Items from a dataset:
===
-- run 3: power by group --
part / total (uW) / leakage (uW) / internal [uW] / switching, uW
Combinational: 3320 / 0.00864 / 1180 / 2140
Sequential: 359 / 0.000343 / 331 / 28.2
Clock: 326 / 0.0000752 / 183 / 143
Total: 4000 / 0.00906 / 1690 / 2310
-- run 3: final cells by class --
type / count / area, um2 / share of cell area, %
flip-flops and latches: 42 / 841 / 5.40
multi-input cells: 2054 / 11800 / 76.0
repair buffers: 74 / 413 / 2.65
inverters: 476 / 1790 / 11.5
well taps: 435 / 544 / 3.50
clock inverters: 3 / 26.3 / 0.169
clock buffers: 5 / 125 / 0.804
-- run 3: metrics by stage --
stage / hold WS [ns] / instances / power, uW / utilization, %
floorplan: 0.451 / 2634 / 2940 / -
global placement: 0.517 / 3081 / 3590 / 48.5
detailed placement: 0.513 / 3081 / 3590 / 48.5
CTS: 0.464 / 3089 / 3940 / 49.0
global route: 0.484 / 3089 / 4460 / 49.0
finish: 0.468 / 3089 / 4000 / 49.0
<file path="config.mk">
export PLATFORM = sky130hd
export DESIGN_NAME = rsc_ctrl
export DESIGN_NICKNAME = d
export VERILOG_FILES = /design/src/logic/rsc_pkg.sv /design/src/logic/rsc_ctrl.sv
export VERILOG_INCLUDE_DIRS = /design/src /design/src/logic
export SDC_FILE = /design/constraint.sdc
export NUM_CORES = 1
export LEC_CHECK = 0
export ABC_CLOCK_PERIOD_IN_PS = 3600
export BUFFER_PORTS_ARGS = -buffer_cell sky130_fd_sc_hd__buf_2
export CAP_MARGIN = 30
export CORE_AREA = 2 2 93 95
export CTS_CLUSTER_SIZE = 8
export DETAILED_ROUTE_END_ITERATION = 10
export DIE_AREA = 0 0 95 97
export GPL_TIMING_DRIVEN = 0
export PLACE_DENSITY = 0.69
export SETUP_SLACK_MARGIN = 0.2
export SLEW_MARGIN = 20
export SYNTH_ARGS = -nofsm -noshare
export SYNTH_HDL_FRONTEND = slang
export SYNTH_SLANG_ARGS = --single-unit
</file>
<file path="constraint.sdc">
create_clock -name sys_clk -period 3.6 [get_ports sys_clk]
set_input_delay 0 -clock sys_clk [delete_from_list [all_inputs] [get_ports sys_clk]]
set_output_delay 0 -clock sys_clk [all_outputs]
set_load 0.005 [all_outputs]
</file>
===
What the task requires | Transcribe the lines above between the line holding "floorplan: 0.451 /" and the line holding "global route: 0.484 / 3089 / 4460 / 49.0", inclusive, exactly as they stand and with nothing added.

Result for this exercise |
floorplan: 0.451 / 2634 / 2940 / -
global placement: 0.517 / 3081 / 3590 / 48.5
detailed placement: 0.513 / 3081 / 3590 / 48.5
CTS: 0.464 / 3089 / 3940 / 49.0
global route: 0.484 / 3089 / 4460 / 49.0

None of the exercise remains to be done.